Small extracellular vesicles (sEVs) can provide information about the pathophysiology of the cells; therefore, sEVs have attracted considerable interest as possible diagnostic biomarkers. A key challenge lies in the necessity for simple and cost-effective sEV isolation methods to achieve high purity and yield suitable for research and clinical applications. We are introducing a comprehensive study on isolating sEVs using a novel cocktail strategy that integrates chemical precipitation and ultrafiltration with a two-step filtering process to ensure a highly pure and homogeneous population and further compared with PEG-based precipitation, ultra-centrifugation, and size-exclusion-chromatography columns.
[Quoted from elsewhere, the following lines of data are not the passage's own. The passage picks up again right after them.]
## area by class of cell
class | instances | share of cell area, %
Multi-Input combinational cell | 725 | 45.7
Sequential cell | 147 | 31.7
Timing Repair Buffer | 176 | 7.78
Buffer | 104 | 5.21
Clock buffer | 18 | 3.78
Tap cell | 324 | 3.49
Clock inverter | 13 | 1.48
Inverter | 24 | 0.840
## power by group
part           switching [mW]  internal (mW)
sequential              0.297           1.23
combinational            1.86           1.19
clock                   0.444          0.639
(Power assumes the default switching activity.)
### src/bzt_on_delay.sv
// Purpose: On-delay timer counting millisecond ticks while its input holds.
// Assumes: ms_tick is a one-cycle pulse on clk.
// Notes: A zero delay gives the output on the cycle after the input rises.
`timescale 1ns/10ps

module bzt_on_delay
  import bzt_pkg::*;
(
  // Clock and reset.
  input wire logic clk,
  input wire logic reset_n,
  // Timing.
  input wire logic ms_tick,
  input wire logic [TIME_W-1:0] delay_ms,
  // Condition and result.
  input wire logic run,
  output logic done
);

  logic [TIME_W-1:0] count;

  always_ff @(posedge clk) begin
    if (!reset_n) begin
      count <= '0;
    end else if (!run) begin
      count <= '0;
    end else if (ms_tick && count < delay_ms) begin
      count <= count + 23'h000001;
    end
  end

  always_ff @(posedge clk) begin
    if (!reset_n) begin
      done <= 1'b0;
    end else begin
      done <= run && (count >= delay_ms);
    end
  end

endmodule
$ cat config.mk
export PLATFORM = sky130hd
export DESIGN_NAME = timer_waveform_quad_decoder
export DESIGN_NICKNAME = d
export VERILOG_FILES = /design/src/timer_pkg.sv /design/src/pin_sync_edge.sv /design/src/timer_waveform_quad_decoder.sv
export SDC_FILE = /design/constraint.sdc
export NUM_CORES = 1
export LEC_CHECK = 0
export BUFFER_PORTS_ARGS = -buffer_cell sky130_fd_sc_hd__buf_2
export CORE_AREA = 2 2 101 103
export DETAILED_ROUTE_END_ITERATION = 7
export DIE_AREA = 0 0 103 105
export PLACE_DENSITY = 0.73
export SYNTH_ARGS = -nofsm -noshare
export SYNTH_HDL_FRONTEND = slang
export SYNTH_HIERARCHICAL = 1
export SYNTH_SLANG_ARGS = --single-unit
export TNS_END_PERCENT = 20
$ cat constraint.sdc
create_clock -name ref_clk -period 3.5 [get_ports ref_clk]
set_input_delay 0.7 -clock ref_clk [delete_from_list [all_inputs] [get_ports ref_clk]]
set_output_delay 0.7 -clock ref_clk [all_outputs]
set_load 0.02 [all_outputs]
==> src/shared/spi_core_pkg.sv <==
// Purpose: shared constants and types for the serial shift buffer core
// Assumes: 20 MHz ref_clk, byte-wide data
// Notes:   mode codes follow the low four control bits
package spi_core_pkg;
  localparam int          BYTE_W      = 8;
  localparam int          BIT_CNT_W   = 3;
  localparam logic [2:0]  LAST_BIT    = 3'h7;
  localparam logic [7:0]  BYTE_RST    = 8'h00;
  localparam int          FIFO_DEPTH  = 8;
  localparam int          TMR_DIV     = 2;
  // control register one, low nibble
  localparam logic [3:0]  MODE_M_DIV4  = 4'h0;
  localparam logic [3:0]  MODE_M_DIV16 = 4'h1;
  localparam logic [3:0]  MODE_M_DIV64 = 4'h2;
  localparam logic [3:0]  MODE_M_TMR   = 4'h3;
  localparam logic [3:0]  MODE_S_SEL   = 4'h4;
  localparam logic [3:0]  MODE_S_FREE  = 4'h5;
  localparam logic [3:0]  MODE_M_ADDR  = 4'hA;
  // half-period counts in ref_clk cycles (bit period = 4, 16, 64 cycles)
  localparam logic [9:0]  HALF_DIV4    = 10'h002;
  localparam logic [9:0]  HALF_DIV16   = 10'h008;
  localparam logic [9:0]  HALF_DIV64   = 10'h020;
  localparam logic [9:0]  HALF_ONE     = 10'h001;
  typedef enum logic [2:0] {
    ST_IDLE  = 3'b001,
    ST_LEAD  = 3'b010,
    ST_TRAIL = 3'b100
  } xfer_state_t;
endpackage

==> src/shared/byte_stream_if.sv <==
// Purpose: valid/ready byte stream between the core and its fifo
// Assumes: one clock
// Notes:   none
`timescale 1ns/100ps
interface byte_stream_if #(parameter int W = 8);
  logic         valid;
  logic         ready;
  logic [W-1:0] data;
  modport src (output valid, output data, input ready);
  modport snk (input valid, input data, output ready);
endinterface

==> src/core/byte_fifo.sv <==
// Purpose: small synchronous fifo for received bytes
// Assumes: single clock, asynchronous active-high reset
// Notes:   full and empty are exact; no write when full
`timescale 1ns/100ps
module byte_fifo #(
  parameter int W     = 8,
  parameter int DEPTH = 8
) (
  // clock and reset
  input  wire logic ref_clk,
  input  wire logic reset,
  // streams
  byte_stream_if.snk in_s,
  byte_stream_if.src out_s
);
  localparam int AW = $clog2(DEPTH);
  logic [W-1:0] mem [DEPTH];
  logic [AW-1:0] wp_r;
  logic [AW-1:0] rp_r;
  logic [AW:0]   cnt_r;
  logic          push;
  logic          pop;

  assign in_s.ready  = (cnt_r != (AW+1)'(DEPTH));
  assign out_s.valid = (cnt_r != '0);
  assign out_s.data  = mem[rp_r];
  assign push = in_s.valid && in_s.ready;
  assign pop  = out_s.valid && out_s.ready;

  always_ff @(posedge ref_clk) begin
    if (push) begin
      mem[wp_r] <= in_s.data;
    end
  end

  always_ff @(posedge ref_clk or posedge reset) begin
    if (reset) begin
      wp_r  <= '0;
      rp_r  <= '0;
      cnt_r <= '0;
    end else begin
      if (push) begin
        wp_r <= (wp_r == AW'(DEPTH-1)) ? '0 : wp_r + 1'b1;
      end
      if (pop) begin
        rp_r <= (rp_r == AW'(DEPTH-1)) ? '0 : rp_r + 1'b1;
      end
      cnt_r <= cnt_r + (AW+1)'(push) - (AW+1)'(pop);
    end
  end

  chk_no_overflow: assert property (@(posedge ref_clk) disable iff (reset)
    cnt_r <= (AW+1)'(DEPTH)) else $error("fifo count beyond depth");
endmodule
The isolated sEVs from each protocol are quantified for size and yield using nanoparticle tracking analysis, morphologically characterized through transmission electron microscopy, and validated by quantifying the expression profiles of sEV surface biomarkers. Furthermore, the study explores the applicability of our method for downstream multi-omics analyses. The results highlight the efficacy of the proposed protocol, demonstrating the ease and efficiency of isolating sEVs from different biofluids with minimal laboratory requirements and confirming the compatibility with multi-omics analyses. These findings position our method as particularly valuable for translational research, offering a promising avenue for advancing the study and application of sEVs in diagnostic and therapeutic research. © The Author(s) 2025.